A message represents directed asynchronous communication from one system to another and is typically expressed as a command (a "do-this" message), which is why "message" and command" are often used interchangeably. Since the communication is peer to peer, this is essentially the asynchronous version of a request-repsonse interaction and similar failure handling semantics can be employed (retries after sometime by re-sending the message, idempotency in the consumer etc.)
This is a lesser used pattern in messaging - one where a system requests (queries) data from a remote system by sending a query over a queue. I have only encountered this pattern in orchestration scenarios using workflow orchestration tools like Camunda, JBPM etc to implement workflows for stitching together data and actions across multiple services.
We may have a use-case to get data from one service and then invoke another service per-element of the retrieved data. The second piece is clearly a candidate for a message/command style interaction, but what about the first. Usually we would invoke a synchronous API on the first service to get the data. However, this suffers from well known brittleness of temporal coupling. However, if the workflow system were stateful, we could issue an asynchronous query (tagged with a unique id) to the first service and pause the workflow. The service would then respond back (also asynchronously) with the outcome of the query and maintaining the original id. The workflow system can now map the incoming response with the open request. This is a message style system ("do-search" request/response) which can scale significantly better.
Another flavour of this is encountered in building actor model based systems. There this pattern is even more explicit because actors can only interact via messaging, and they are necessarily stateful. A workflow composed of actors is therefore stateful and asynchronous by definition. What if one actor wants another actor to give it some data. Ideally, we would not have this dependency among independent actors, but let's say it can't be removed.
In Akka, we would use the "ask" pattern for this, which is nothing but an asynchronous message sent to the second actor with the first actor waiting for response. The second actor responds with a direct message to the first actor containing the required data.

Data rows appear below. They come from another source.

### config.mk
export PLATFORM = sky130hd
export DESIGN_NAME = fetch_sequencer
export DESIGN_NICKNAME = d
export VERILOG_FILES = /design/src/rtl/fetch_sequencer.sv
export SDC_FILE = /design/constraint.sdc
export NUM_CORES = 1
export LEC_CHECK = 0
export ABC_CLOCK_PERIOD_IN_PS = 5250
export BUFFER_PORTS_ARGS = -buffer_cell sky130_fd_sc_hd__buf_2
export CAP_MARGIN = 10
export CELL_PAD_IN_SITES_DETAIL_PLACEMENT = 1
export CELL_PAD_IN_SITES_GLOBAL_PLACEMENT = 2
export CORE_MARGIN = 3
export CORE_UTILIZATION = 25
export DETAILED_ROUTE_END_ITERATION = 10
export MAX_ROUTING_LAYER = met4
export PLACE_DENSITY_LB_ADDON = 0.25
export SLEW_MARGIN = 20
export SYNTH_ARGS = -nofsm -noshare
export SYNTH_HDL_FRONTEND = slang
export SYNTH_SLANG_ARGS = --single-unit
### constraint.sdc
create_clock -name Clk -period 5.25 [get_ports Clk]
set_input_delay 0.2625 -clock Clk [delete_from_list [all_inputs] [get_ports Clk]]
set_output_delay 0.2625 -clock Clk [all_outputs]
set_load 0.01 [all_outputs]
### src/rtl/fetch_sequencer.sv
// fetch_sequencer: program-counter owner and fetch control FSM.
// Selects a program base on Start, then steps, branches, stalls or halts the
// PC that addresses the instruction ROM. All outputs are registered.
// Optional build macro: FETCH_CYCLE_COUNT_EN adds the CycleCnt output, a
// saturating count of non-stalled RUN edges.
module fetch_sequencer #(
    parameter int PC_W       = 11,
    parameter int OFF_W      = 8,
    parameter int PROG0_BASE = 0,
    parameter int PROG1_BASE = 256,
    parameter int PROG2_BASE = 512
) (
    input  logic             Clk,
    input  logic             Reset,
    input  logic             Start,
    input  logic [1:0]       ProgSel,
    input  logic             Halt,
    input  logic             BrFwd,
    input  logic             BrBwd,
    input  logic [OFF_W-1:0] Target,
    input  logic             Stall,
    output logic [PC_W-1:0]  ProgCtr,
    output logic             FetchValid,
    output logic             Done,
    output logic             BrErr
`ifdef FETCH_CYCLE_COUNT_EN
    ,
    output logic [15:0]      CycleCnt
`endif
);

    typedef enum logic [1:0] {
        IDLE   = 2'd0,
        ARMED  = 2'd1,
        RUN    = 2'd2,
        HALTED = 2'd3
    } state_e;

    state_e            state_q, state_d;
    logic [PC_W-1:0]   pc_q, pc_d;
    logic              fetch_valid_q, fetch_valid_d;
    logic              done_q, done_d;
    logic              br_err_q, br_err_d;
    logic [PC_W-1:0]   target_ext;
    logic [PC_W-1:0]   base_sel;

    // Map a program index to its start address; index 3 falls back to program 0.
    function automatic logic [PC_W-1:0] base_addr(input logic [1:0] sel);
        case (sel)
            2'd1:    return PC_W'(PROG1_BASE);
            2'd2:    return PC_W'(PROG2_BASE);
            default: return PC_W'(PROG0_BASE);
        endcase
    endfunction

    // Branch offsets are unsigned magnitudes; direction comes from BrFwd/BrBwd.
    assign target_ext = PC_W'(Target);
    assign base_sel   = base_addr(ProgSel);

    // Next-state, next-PC and sticky error computation for every state.
    always_comb begin
        // NOTE: every variable gets a default first so no path leaves it unassigned and no latch is inferred.
        state_d  = state_q;
        pc_d     = pc_q;
        br_err_d = br_err_q;

        case (state_q)
            IDLE: begin
                pc_d = '0;
                if (Start) begin
                    state_d  = ARMED;
                    pc_d     = base_sel;
                    br_err_d = 1'b0;
                end
            end

            ARMED: begin
                // The last ProgSel seen while Start is held wins.
                if (Start) begin
                    pc_d = base_sel;
                end else begin
                    state_d = RUN;
                end
            end

            RUN: begin
                if (Start) begin
                    // Restart abandons the current program; BrErr is kept.
                    state_d = ARMED;
                    pc_d    = base_sel;
                end else if (Stall) begin
                    pc_d = pc_q;
                end else if (Halt) begin
                    state_d = HALTED;
                end else if (BrFwd && BrBwd) begin
                    pc_d     = pc_q + PC_W'(1);
                    br_err_d = 1'b1;
                end else if (BrFwd) begin
                    pc_d = pc_q + target_ext;
                end else if (BrBwd) begin
                    pc_d = pc_q - target_ext;
                end else begin
                    pc_d = pc_q + PC_W'(1);
                end
            end

            HALTED: begin
                if (Start) begin
                    state_d  = ARMED;
                    pc_d     = base_sel;
                    br_err_d = 1'b0;
                end
            end

            default: begin
                state_d = IDLE;
                pc_d    = '0;
            end
        endcase

        // Status flags are registered versions of the next state.
        fetch_valid_d = (state_d == RUN);
        done_d        = (state_d == HALTED);
    end

`ifdef FETCH_CYCLE_COUNT_EN
    logic [15:0] cyc_cnt_q, cyc_cnt_d;

    // Count productive RUN edges; clear on entry to ARMED, saturate at all-ones.
    always_comb begin
        cyc_cnt_d = cyc_cnt_q;
        if (state_d == ARMED) begin
            cyc_cnt_d = '0;
        end else if ((state_q == RUN) && !Stall && (cyc_cnt_q != 16'hFFFF)) begin
            cyc_cnt_d = cyc_cnt_q + 16'd1;
        end
    end

    // Cycle counter register with synchronous reset.
    always_ff @(posedge Clk) begin
        if (!Reset) begin
            cyc_cnt_q <= '0;
        end else begin
            cyc_cnt_q <= cyc_cnt_d;
        end
    end

    assign CycleCnt = cyc_cnt_q;
`endif

    // State and output registers; reset is sampled on the clock edge.
    always_ff @(posedge Clk) begin
        // NOTE: sequential state uses non-blocking assignments so all flops update from pre-edge values.
        if (!Reset) begin
            state_q       <= IDLE;
            pc_q          <= '0;
            fetch_valid_q <= 1'b0;
            done_q        <= 1'b0;
            br_err_q      <= 1'b0;
        end else begin
            state_q       <= state_d;
            pc_q          <= pc_d;
            fetch_valid_q <= fetch_valid_d;
            done_q        <= done_d;
            br_err_q      <= br_err_d;
        end
    end

    assign ProgCtr    = pc_q;
    assign FetchValid = fetch_valid_q;
    assign Done       = done_q;
    assign BrErr      = br_err_q;

endmodule

==> qor.txt <==
Seq pwr share - 0.360
P_sw - 0.135 mW
CP Cell Sequence - inv_1 > ha_1 > fa_1 > nor2b_4 > o31a_2 > a311oi_2 > a221o_1 > a221o_1 > a31oi_1
Comb power frac - 0.315
Most used cell, CP - a221o_1
Highest-delay cell along the critical path - dfxtp_1
First-pass GRT wire length - 12000 µm
Initial cell density of the core - 0.265
Pre-CTS WS - 2.71 ns
Worst r2r dst - ProgCtr[8]
RD Place Congestion - 0.852
Nets - 341
CTS tree - yes
H-tree Lvls - 1
Vias/cell - 5.39
Max incr delay on CP - 0.47 ns
Setup TNS - 0 ns
Drt wl/cell - 18.0 µm
Post-synthesis instance total - 278
Clock net sink count - 16
Via count - 2166
GRT Total Usage - 0.159
Worst Hold Class - in2reg
Leakage power - 0.985 nW
Area growth from synthesis to layout - 12.0%
Ys Warns - 0
Reg2reg start - ProgCtr[0]
Synth cell types - 70
Tightest Pin Transition - 0.790 ns
Row cnt - 32
Max Clock Freq - 0.395 GHz
Antenna violations before repair - 0
Worst hold endpoint - ProgCtr[8]
Max VDD drop - 0.0563 mV
Starting DRC count in detailed routing - 56
CTS Hold Bufs - 0
Synthesized cell area - 2100 µm²
Post-route ant nets - 0
I/O Buffers - 30
Rel. slew slack - 0.474
Minimum clock period - 2.53 ns
Final hold vios - 0
Period utilisation layout - 0.482
Clock tree buffer depth - 2
# resized after CTS - 0
Unrepaired setup endpoints after global routing - false
Register area share after synthesis - 0.153
Final Util - 0.297
Post-synth EDFFs - 0
CP Capture Type - flop
Flop2flop setup slack - 2.72 ns
Post-synthesis register bit count - 16
Vias in the first global route - 2203
Worst-path clk slew - 0.07 ns
Die X - 97.6 µm
CTS Root Cell - clkbuf_8
Io pins - 31
Routed Wire Length - 7230 µm
Die area - 9530 µm²
Layout Cells excl Fill - 402
Final WS setup - 2.72 ns
Placed cell count - 398
Largest net degree at the start of global routing - 17
Worst-Skew Late Latency - 0.26 ns
Hold depth - 3
Slew Limit Fails - 0
Switching portion of total power - 0.362
Die height - 97.6 µm
Max-cap violation count - 0
Share of cells above drive strength 1 - 0.170
Syn avg cell area - 7.55 µm²
Post-CTS Setup Repair Bufs - 0
Layout fillers - 991
Worst reg-to-reg path cell count - 9
Async set-reset flop share out of synthesis - 0
Type of the worst setup path - reg2reg
Inserted Diodes - 0
Internal power - 0.239 mW
Mapped Nets - 318
Ys flop type - dfxtp_1
Hold_sp - ProgSel[0]
Worst Path Max Fanout - 8
Worst setup SP type - flop
Worst EP required - 5.43 ns
Setup violations, final - 0
Critical Path AT - 2.72 ns
Grt ovf - 0
Pre-antenna DRT Iters - 4
Clk network pwr share - 0.324
Post-Route Skew - 0.0119 ns
# DRC - 0
Final HPWL DP - 5570 µm
Status - complete, no violations
Pwr dens - 159 nW/µm²
Inserted Clock Buffers - 3
Core area - 7930 µm²
[per-stage QoR]
stage | power [mW] | hold WS (ns) | area [µm²]
6_report | 0.374 | 0.305 | 2350
5_1_grt | 0.399 | 0.352 | 2350
4_1_cts | 0.380 | 0.301 | 2350
3_5_place_dp | 0.255 | 0.482 | 2300
3_3_place_gp | 0.254 | 0.475 | 2300
2_1_floorplan | 0.220 | 0.400 | 2100
[final cells by class]
| class | count | area, µm² | area share |
|---|---|---|---|
| Tap cell | 102 | 128 | 0.0543 |
| Timing Repair Buffer | 30 | 150 | 0.0638 |
| Clock buffer | 4 | 55.1 | 0.0234 |
| Sequential cell | 16 | 320 | 0.136 |
| Multi-Input combinational cell | 225 | 1610 | 0.682 |
| Inverter | 25 | 93.8 | 0.0399 |
[logic make-up after synthesis]
| logic type | count (synthesis) | share of synthesized area |
|---|---|---|
| AOI/OAI and AO/OA | 92 | 0.310 |
| xor gates and xnor gates | 8 | 0.0334 |
| adders and majority gates | 23 | 0.144 |
| buffers and inverters | 37 | 0.0828 |
| DFF | 16 | 0.153 |
| muxes | 6 | 0.0292 |
| and+or+nand+nor | 96 | 0.247 |
[power by group through the flow]
stage	sequential, mW	combinational [mW]	clock, mW
floorplan	0.134	0.0864	0
global placement	0.137	0.117	0
detailed placement	0.138	0.117	0
CTS	0.135	0.118	0.127
global route	0.136	0.133	0.131
finish	0.135	0.118	0.121
[registers in the layout, indices dropped and copies added (netlist names)]
| register | count |
|---|---|
| ProgCtr | 11 |
| state_q | 2 |
| BrErr | 1 |
| Done | 1 |
| FetchValid | 1 |
[worst max-delay path, delay by kind of cell (launching register included)]
family	cells	cell delay, ns
AND/OR/NAND/NOR	1	0.14
flip-flops	1	0.47
adder cells (fa/ha/maj)	2	0.67
AO/OA/AOI/OAI	5	1.11
buffers and inverters	1	0.08
[placed cells by master (no fill, tap or decap), types with 2 or more instances in the layout]
cell,count
a31oi_1,10
buf_2,30
or2_1,2
a211oi_1,2
nand2b_1,5
nand3b_1,3
xor2_1,3
nor2b_1,3
nor2b_4,2
clkbuf_8,4
nor4_1,4
a32o_1,2
nand3_1,2
nor3_1,8
a221o_1,3
a21oi_1,15
nand4_1,4
mux2i_1,5
fa_1,2
ha_1,21
inv_1,24
o211ai_1,2
and2_1,3
o21a_1,4
o221a_2,2
dfxtp_1,16
o22ai_1,2
xnor2_1,5
nor2_1,23
o221ai_1,2
a21o_1,3
o21ai_0,21
nand4b_1,2
a21boi_0,2
and3_1,2
a221oi_1,4
nand2_1,23
[worst max-delay path by stage]
stage,startpoint,to,cells past startpoint
finish,ProgCtr[0],ProgCtr[8],9
global route,ProgCtr[0],ProgCtr[8],9
CTS,ProgCtr[0],ProgCtr[8],9
detailed placement,ProgCtr[0],ProgCtr[8],9
global placement,Target[1],ProgCtr[7],9
floorplan,ProgCtr[0],ProgCtr[8],9
[per-layer routing]
layer	up-vias	share of wire	global-route usage
met4	0	0.015	0.0373
met5	-	0	-
met2	38	0.44	0.242
met1	1053	0.52	0.226
li1	1066	-	-
met3	9	0.023	0.0144
[cells in the mapped netlist (all sizes together), types with 2 or more instances]
master | number | share of area
o22ai | 2 | 0.0060
a311oi | 2 | 0.011
a221o | 4 | 0.020
a21boi | 3 | 0.011
a21o | 3 | 0.011
fa | 2 | 0.019
inv | 24 | 0.043
nand2b | 6 | 0.021
nand3 | 2 | 0.0048
o221a | 2 | 0.011
nand4 | 4 | 0.012
and3 | 2 | 0.0060
nor4 | 4 | 0.012
dfxtp | 16 | 0.15
a21oi | 15 | 0.036
nor2b | 6 | 0.026
nand4b | 2 | 0.0083
a32o | 2 | 0.0095
mux2i | 5 | 0.024
o21ai | 21 | 0.050
buf | 5 | 0.015
o21a | 4 | 0.014
nand3b | 3 | 0.011
a221oi | 5 | 0.024
o221ai | 2 | 0.0083
ha | 21 | 0.13
o211ai | 2 | 0.0071
a31oi | 11 | 0.036
clkbuf | 7 | 0.023
or2 | 3 | 0.0089
nand2 | 23 | 0.041
and2 | 5 | 0.015
nor3 | 8 | 0.019
o31a | 2 | 0.0089
a211oi | 2 | 0.0071
nor2 | 23 | 0.041
xor2 | 3 | 0.013
xnor2 | 5 | 0.021
No activity file was read; power rests on OpenSTA's default activity.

This covers the exact concepts of messaging architectures. These words have a specific meaning, work in specific ways, and result in very different architectural outcomes. Having this specificity in our heads helps in making clearer decisions about what an emitted "record" is expected to achieve. I've seen teams emit generic business events 5 times with slightly different syntax to onboard 5 different use-cases when in fact a single event would have sufficed. I've worked in teams that refused to build P2P messages because they had an event stream and everything had to be done via that. A thing often becomes what you keep calling it, and I believe having an explicit understanding of messaging paradigms helps us build better systems with clearer responsibilities.